**Material for this task**
<file path="config.mk">
export PLATFORM = sky130hd
export DESIGN_NAME = gsm7_septet_unpacker_hex_in_flat
export DESIGN_NICKNAME = d
export VERILOG_FILES = /design/src/hw/rtl/gsm7u_pkg.sv /design/src/hw/rtl/gsm7u_char_if.sv /design/src/hw/rtl/gsm7u_septet_if.sv /design/src/hw/rtl/gsm7u_unpack.sv /design/src/hw/rtl/gsm7u_out_queue.sv /design/src/hw/rtl/gsm7_septet_unpacker_hex_in.sv /design/src/flat_wrapper.sv
export SDC_FILE = /design/constraint.sdc
export NUM_CORES = 1
export LEC_CHECK = 0
export BUFFER_PORTS_ARGS = -buffer_cell sky130_fd_sc_hd__buf_2
export CELL_PAD_IN_SITES_DETAIL_PLACEMENT = 0
export CELL_PAD_IN_SITES_GLOBAL_PLACEMENT = 1
export CORE_UTILIZATION = 43
export DETAILED_ROUTE_END_ITERATION = 6
export GPL_TIMING_DRIVEN = 0
export PLACE_DENSITY_LB_ADDON = 0.15
export RECOVER_POWER = 100
export SLEW_MARGIN = 20
export SYNTH_ARGS = -nofsm -noshare
export SYNTH_HDL_FRONTEND = slang
export SYNTH_SLANG_ARGS = --single-unit
</file>
<file path="constraint.sdc">
create_clock -name clk -period 2.9 [get_ports clk]
set_input_delay 0.87 -clock clk [delete_from_list [all_inputs] [get_ports clk]]
set_output_delay 0.87 -clock clk [all_outputs]
set_load 0.03 [all_outputs]
</file>
<file path="src/hw/rtl/gsm7u_pkg.sv">
// ----------------------------------------------------------------------------
// gsm7u_pkg
// Shared types, constants and the hex character decoder for the GSM 7-bit
// septet unpacker.
// ----------------------------------------------------------------------------
package gsm7u_pkg;

    // Default number of septet entries in the output queue.
    localparam int unsigned QUEUE_DEPTH_DEF = 4;

    // Letters 'a'..'f' and 'A'..'F' have low nibbles 1..6; adding this bias
    // gives their hex values 10..15.
    localparam logic [3:0] HEX_ALPHA_BIAS = 4'h9;

    localparam logic [7:0] CHAR_DIGIT_LO = 8'h30;
    localparam logic [7:0] CHAR_DIGIT_HI = 8'h39;
    localparam logic [7:0] CHAR_UPPER_LO = 8'h41;
    localparam logic [7:0] CHAR_UPPER_HI = 8'h46;
    localparam logic [7:0] CHAR_LOWER_LO = 8'h61;
    localparam logic [7:0] CHAR_LOWER_HI = 8'h66;

    // Number of septets a single byte can produce.
    localparam logic [1:0] PUSH_NONE = 2'd0;
    localparam logic [1:0] PUSH_ONE  = 2'd1;
    localparam logic [1:0] PUSH_TWO  = 2'd2;

    // Last position in a group of seven packed bytes.
    localparam logic [2:0] GROUP_LAST_POS = 3'd6;

    typedef logic [6:0] septet_t;

    typedef struct packed {
        septet_t septet;
        logic    last;
    } sept_entry_t;

    // Septets handed from the unpack stage to the output queue in one cycle.
    typedef struct packed {
        logic [1:0]  num;
        sept_entry_t first;
        sept_entry_t second;
    } sept_push_t;

    // Decodes one ASCII hex character; anything that is not a hex digit
    // decodes as zero.
    function automatic logic [3:0] hex_value(input logic [7:0] c);
        logic [3:0] value;
        value = 4'h0;
        if (c >= CHAR_DIGIT_LO && c <= CHAR_DIGIT_HI)
        begin
            value = c[3:0];
        end
        else if ((c >= CHAR_LOWER_LO && c <= CHAR_LOWER_HI) ||
                 (c >= CHAR_UPPER_LO && c <= CHAR_UPPER_HI))
        begin
            value = c[3:0] + HEX_ALPHA_BIAS;
        end
        return value;
    endfunction

endpackage

</file>
<file path="src/hw/rtl/gsm7u_char_if.sv">
// ----------------------------------------------------------------------------
// gsm7u_char_if
// Valid/ready channel that carries one ASCII hex character per transfer.
// ----------------------------------------------------------------------------
interface gsm7u_char_if;
    logic       valid;
    logic       ready;
    logic [7:0] hex_char;
    logic       last_char;

    modport source (output valid, output hex_char, output last_char, input ready);
    modport sink   (input valid, input hex_char, input last_char, output ready);
endinterface

</file>
<file path="src/hw/rtl/gsm7u_septet_if.sv">
// ----------------------------------------------------------------------------
// gsm7u_septet_if
// Valid/ready channel that carries one unpacked septet per transfer.
// ----------------------------------------------------------------------------
interface gsm7u_septet_if;
    logic       valid;
    logic       ready;
    logic [6:0] septet;
    logic       last_septet;

    modport source (output valid, output septet, output last_septet, input ready);
    modport sink   (input valid, input septet, input last_septet, output ready);
endinterface

</file>
<file path="src/hw/rtl/gsm7u_unpack.sv">
// ----------------------------------------------------------------------------
// gsm7u_unpack
// Input register, nibble pairing and septet unpacking. Produces zero, one or
// two septets per character into the output queue.
// ----------------------------------------------------------------------------
module gsm7u_unpack
    import gsm7u_pkg::*;
(
    input  logic       clk,
    input  logic       rst_n,
    gsm7u_char_if.sink chars,
    input  logic       room,
    output sept_push_t push
);

    logic       in_valid_reg;
    logic [7:0] hex_reg;
    logic       last_reg;

    logic       phase_reg,  phase_next;
    logic [3:0] held_reg,   held_next;
    logic [6:0] carry_reg,  carry_next;
    logic [2:0] pos_reg,    pos_next;

    logic        fire;
    logic        makes_byte;
    logic [3:0]  nib;
    logic [7:0]  byte_val;
    logic [2:0]  k;
    logic [14:0] byte_shl;
    logic [2:0]  shamt;
    logic [7:0]  byte_shr;
    logic [6:0]  carry_new;
    logic        group_end;
    septet_t     sep0;
    septet_t     sep1;

    always_comb
    begin
        fire        = in_valid_reg && room;
        chars.ready = !in_valid_reg || fire;

        nib        = hex_value(hex_reg);
        makes_byte = phase_reg || last_reg;
        byte_val   = phase_reg ? {held_reg, nib} : {nib, 4'h0};

        k         = (pos_reg > GROUP_LAST_POS) ? GROUP_LAST_POS : pos_reg;
        group_end = (k == GROUP_LAST_POS);

        byte_shl  = {7'b0, byte_val} << k;
        sep0      = byte_shl[6:0] | carry_reg;
        shamt     = 3'd7 - k;
        byte_shr  = byte_val >> shamt;
        carry_new = byte_shr[6:0];
        sep1      = group_end ? byte_val[7:1] : carry_new;

        // A final byte always yields two septets: either the group's second
        // septet or the leftover carry bits.
        if (!fire || !makes_byte)
        begin
            push.num = PUSH_NONE;
        end
        else if (group_end || last_reg)
        begin
            push.num = PUSH_TWO;
        end
        else
        begin
            push.num = PUSH_ONE;
        end
        push.first  = '{septet: sep0, last: 1'b0};
        push.second = '{septet: sep1, last: last_reg};

        phase_next = phase_reg;
        held_next  = held_reg;
        carry_next = carry_reg;
        pos_next   = pos_reg;
        if (fire)
        begin
            if (!makes_byte)
            begin
                held_next  = nib;
                phase_next = 1'b1;
            end
            else if (last_reg)
            begin
                phase_next = 1'b0;
                held_next  = 4'h0;
                carry_next = 7'h0;
                pos_next   = 3'd0;
            end
            else
            begin
                phase_next = 1'b0;
                carry_next = group_end ? 7'h0 : carry_new;
                pos_next   = group_end ? 3'd0 : k + 3'd1;
            end
        end
    end

    always_ff @(posedge clk or negedge rst_n)
    begin
        if (!rst_n)
        begin
            in_valid_reg <= 1'b0;
            phase_reg    <= 1'b0;
            held_reg     <= 4'h0;
            carry_reg    <= 7'h0;
            pos_reg      <= 3'd0;
        end
        else
        begin
            if (chars.ready)
            begin
                in_valid_reg <= chars.valid;
            end
            phase_reg <= phase_next;
            held_reg  <= held_next;
            carry_reg <= carry_next;
            pos_reg   <= pos_next;
        end
    end

    always_ff @(posedge clk)
    begin
        if (chars.valid && chars.ready)
        begin
            hex_reg  <= chars.hex_char;
            last_reg <= chars.last_char;
        end
    end

endmodule

</file>
<file path="src/hw/rtl/gsm7u_out_queue.sv">
// ----------------------------------------------------------------------------
// gsm7u_out_queue
// Small septet queue that takes up to two entries per cycle and hands one
// per transfer to the output channel.
// ----------------------------------------------------------------------------
module gsm7u_out_queue
    import gsm7u_pkg::*;
#(
    parameter  int unsigned DEPTH = QUEUE_DEPTH_DEF,
    localparam int unsigned CNT_W = $clog2(DEPTH + 1)
)
(
    input  logic               clk,
    input  logic               rst_n,
    input  sept_push_t         push,
    output logic               room,
    output logic [CNT_W-1:0]   level,
    gsm7u_septet_if.source     septets
);

    localparam int unsigned PTR_W = $clog2(DEPTH);

    sept_entry_t            entry_reg [DEPTH];
    logic [PTR_W-1:0]       rd_ptr_reg, rd_ptr_next;
    logic [PTR_W-1:0]       wr_ptr_reg, wr_ptr_next;
    logic [CNT_W-1:0]       count_reg,  count_next;
    logic [PTR_W-1:0]       wr_ptr1;
    logic [PTR_W-1:0]       wr_ptr2;
    logic                   pop;
    sept_entry_t            head;

    function automatic logic [PTR_W-1:0] ptr_inc(input logic [PTR_W-1:0] p);
        logic [PTR_W-1:0] n;
        if (p == PTR_W'(DEPTH - 1))
        begin
            n = '0;
        end
        else
        begin
            n = p + PTR_W'(1);
        end
        return n;
    endfunction

    always_comb
    begin
        head                = entry_reg[rd_ptr_reg];
        septets.valid       = (count_reg != '0);
        septets.septet      = head.septet;
        septets.last_septet = head.last;
        pop                 = septets.valid && septets.ready;

        // Space for a full pair is required before the unpack stage moves.
        room  = (count_reg <= CNT_W'(DEPTH - 2));
        level = count_reg;

        wr_ptr1 = ptr_inc(wr_ptr_reg);
        wr_ptr2 = ptr_inc(wr_ptr1);

        unique case (push.num)
            PUSH_NONE: wr_ptr_next = wr_ptr_reg;
            PUSH_ONE:  wr_ptr_next = wr_ptr1;
            PUSH_TWO:  wr_ptr_next = wr_ptr2;
            default:   wr_ptr_next = wr_ptr_reg;
        endcase

        rd_ptr_next = pop ? ptr_inc(rd_ptr_reg) : rd_ptr_reg;
        count_next  = count_reg + CNT_W'(push.num) - CNT_W'(pop);
    end

    always_ff @(posedge clk or negedge rst_n)
    begin
        if (!rst_n)
        begin
            rd_ptr_reg <= '0;
            wr_ptr_reg <= '0;
            count_reg  <= '0;
        end
        else
        begin
            rd_ptr_reg <= rd_ptr_next;
            wr_ptr_reg <= wr_ptr_next;
            count_reg  <= count_next;
        end
    end

    always_ff @(posedge clk)
    begin
        if (push.num == PUSH_ONE || push.num == PUSH_TWO)
        begin
            entry_reg[wr_ptr_reg] <= push.first;
        end
        if (push.num == PUSH_TWO)
        begin
            entry_reg[wr_ptr1] <= push.second;
        end
    end

endmodule

</file>
<file path="src/hw/rtl/gsm7_septet_unpacker_hex_in.sv">
// ----------------------------------------------------------------------------
// gsm7_septet_unpacker_hex_in
// Unpacks GSM 7-bit septets from a stream of ASCII hex characters.
// ----------------------------------------------------------------------------
// The chars channel takes one ASCII hex character per transfer, upper or
// lower case; any other code counts as a zero nibble. Two characters form a
// byte, high nibble first, and last_char marks the end of the message. A
// final character on an odd count forms a byte with a zero low nibble.
// The septets channel returns one 7-bit character per transfer, unpacked
// least significant bit first; last_septet marks the message's final septet,
// which holds any leftover bits padded with zeros.
// The first septet of a byte is offered once the character that completes
// the byte has passed the input register and been written to the output
// queue. The block takes one character every cycle while the queue has room
// for a pair. Every seventh byte and every final byte yield two septets; the
// output queue absorbs the extra one. Input pauses whenever the queue lacks
// room for a pair, which happens when the receiver stalls or when septets
// arrive faster than one per cycle, as in a run of one-character messages.
// While the receiver stalls, offered septets hold and the queue fills; input
// ready drops when the unpack stage can no longer drain.
// Reset clears the input stage, the nibble pairing, the carry bits and the
// queue; the next character starts a new message, as after every last_char.
// ----------------------------------------------------------------------------
module gsm7_septet_unpacker_hex_in
    import gsm7u_pkg::*;
#(
    parameter int unsigned QUEUE_DEPTH = QUEUE_DEPTH_DEF
)
(
    input  logic           clk,
    input  logic           rst_n,
    gsm7u_char_if.sink     chars,
    gsm7u_septet_if.source septets
);

    localparam int unsigned CNT_W = $clog2(QUEUE_DEPTH + 1);

    // Septets produced by the unpack stage this cycle and the queue's
    // answer whether a full pair fits.
    sept_push_t       push;
    logic             room;
    logic [CNT_W-1:0] level;

    // Input register, nibble pairing and the bit-level unpacking.
    gsm7u_unpack u_unpack (
        .clk   (clk),
        .rst_n (rst_n),
        .chars (chars),
        .room  (room),
        .push  (push)
    );

    // Output queue that parts the unpack stage from the receiver.
    gsm7u_out_queue #(
        .DEPTH (QUEUE_DEPTH)
    ) u_out_queue (
        .clk     (clk),
        .rst_n   (rst_n),
        .push    (push),
        .room    (room),
        .level   (level),
        .septets (septets)
    );

`ifndef SYNTHESIS
    // The unpack stage never writes when the queue lacks room for a pair.
    assert property (@(posedge clk) disable iff (!rst_n)
        (push.num != PUSH_NONE) |-> room)
        else $error("septet push without queue room");

    // A message end always yields a pair, so the first septet is never last.
    assert property (@(posedge clk) disable iff (!rst_n)
        (push.num != PUSH_NONE) |-> !push.first.last)
        else $error("message end on a single septet");

    // The queue never holds more than its depth.
    assert property (@(posedge clk) disable iff (!rst_n)
        level <= CNT_W'(QUEUE_DEPTH))
        else $error("septet queue overflow");
`endif

endmodule

</file>
<file path="src/flat_wrapper.sv">
// flat-port wrapper written by rule: the top's interface ports become plain ports
module gsm7_septet_unpacker_hex_in_flat import gsm7u_pkg::*;
#(
    parameter int unsigned QUEUE_DEPTH = QUEUE_DEPTH_DEF
)
  (clk, rst_n, chars_valid, chars_hex_char, chars_last_char, chars_ready, septets_valid, septets_septet, septets_last_septet, septets_ready);
  gsm7u_char_if chars_i ();
  gsm7u_septet_if septets_i ();
  input  logic clk;
  input  logic rst_n;
  input wire logic [$bits(chars_i.valid)-1:0] chars_valid;
  input wire logic [$bits(chars_i.hex_char)-1:0] chars_hex_char;
  input wire logic [$bits(chars_i.last_char)-1:0] chars_last_char;
  output wire logic [$bits(chars_i.ready)-1:0] chars_ready;
  output wire logic [$bits(septets_i.valid)-1:0] septets_valid;
  output wire logic [$bits(septets_i.septet)-1:0] septets_septet;
  output wire logic [$bits(septets_i.last_septet)-1:0] septets_last_septet;
  input wire logic [$bits(septets_i.ready)-1:0] septets_ready;
  assign chars_i.valid = chars_valid;
  assign chars_i.hex_char = chars_hex_char;
  assign chars_i.last_char = chars_last_char;
  assign chars_ready = chars_i.ready;
  assign septets_valid = septets_i.valid;
  assign septets_septet = septets_i.septet;
  assign septets_last_septet = septets_i.last_septet;
  assign septets_i.ready = septets_ready;
  gsm7_septet_unpacker_hex_in #(.QUEUE_DEPTH(QUEUE_DEPTH)) u_core (.clk(clk), .rst_n(rst_n), .chars(chars_i), .septets(septets_i));
endmodule
</file>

**Aim of the task**
Return, word for word, the lines of the data above from the line with "else if ((c" through the line with "zero, one or", inclusive.

**Output**
        else if ((c >= CHAR_LOWER_LO && c <= CHAR_LOWER_HI) ||
                 (c >= CHAR_UPPER_LO && c <= CHAR_UPPER_HI))
        begin
            value = c[3:0] + HEX_ALPHA_BIAS;
        end
        return value;
    endfunction

endpackage

</file>
<file path="src/hw/rtl/gsm7u_char_if.sv">
// ----------------------------------------------------------------------------
// gsm7u_char_if
// Valid/ready channel that carries one ASCII hex character per transfer.
// ----------------------------------------------------------------------------
interface gsm7u_char_if;
    logic       valid;
    logic       ready;
    logic [7:0] hex_char;
    logic       last_char;

    modport source (output valid, output hex_char, output last_char, input ready);
    modport sink   (input valid, input hex_char, input last_char, output ready);
endinterface

</file>
<file path="src/hw/rtl/gsm7u_septet_if.sv">
// ----------------------------------------------------------------------------
// gsm7u_septet_if
// Valid/ready channel that carries one unpacked septet per transfer.
// ----------------------------------------------------------------------------
interface gsm7u_septet_if;
    logic       valid;
    logic       ready;
    logic [6:0] septet;
    logic       last_septet;

    modport source (output valid, output septet, output last_septet, input ready);
    modport sink   (input valid, input septet, input last_septet, output ready);
endinterface

</file>
<file path="src/hw/rtl/gsm7u_unpack.sv">
// ----------------------------------------------------------------------------
// gsm7u_unpack
// Input register, nibble pairing and septet unpacking. Produces zero, one or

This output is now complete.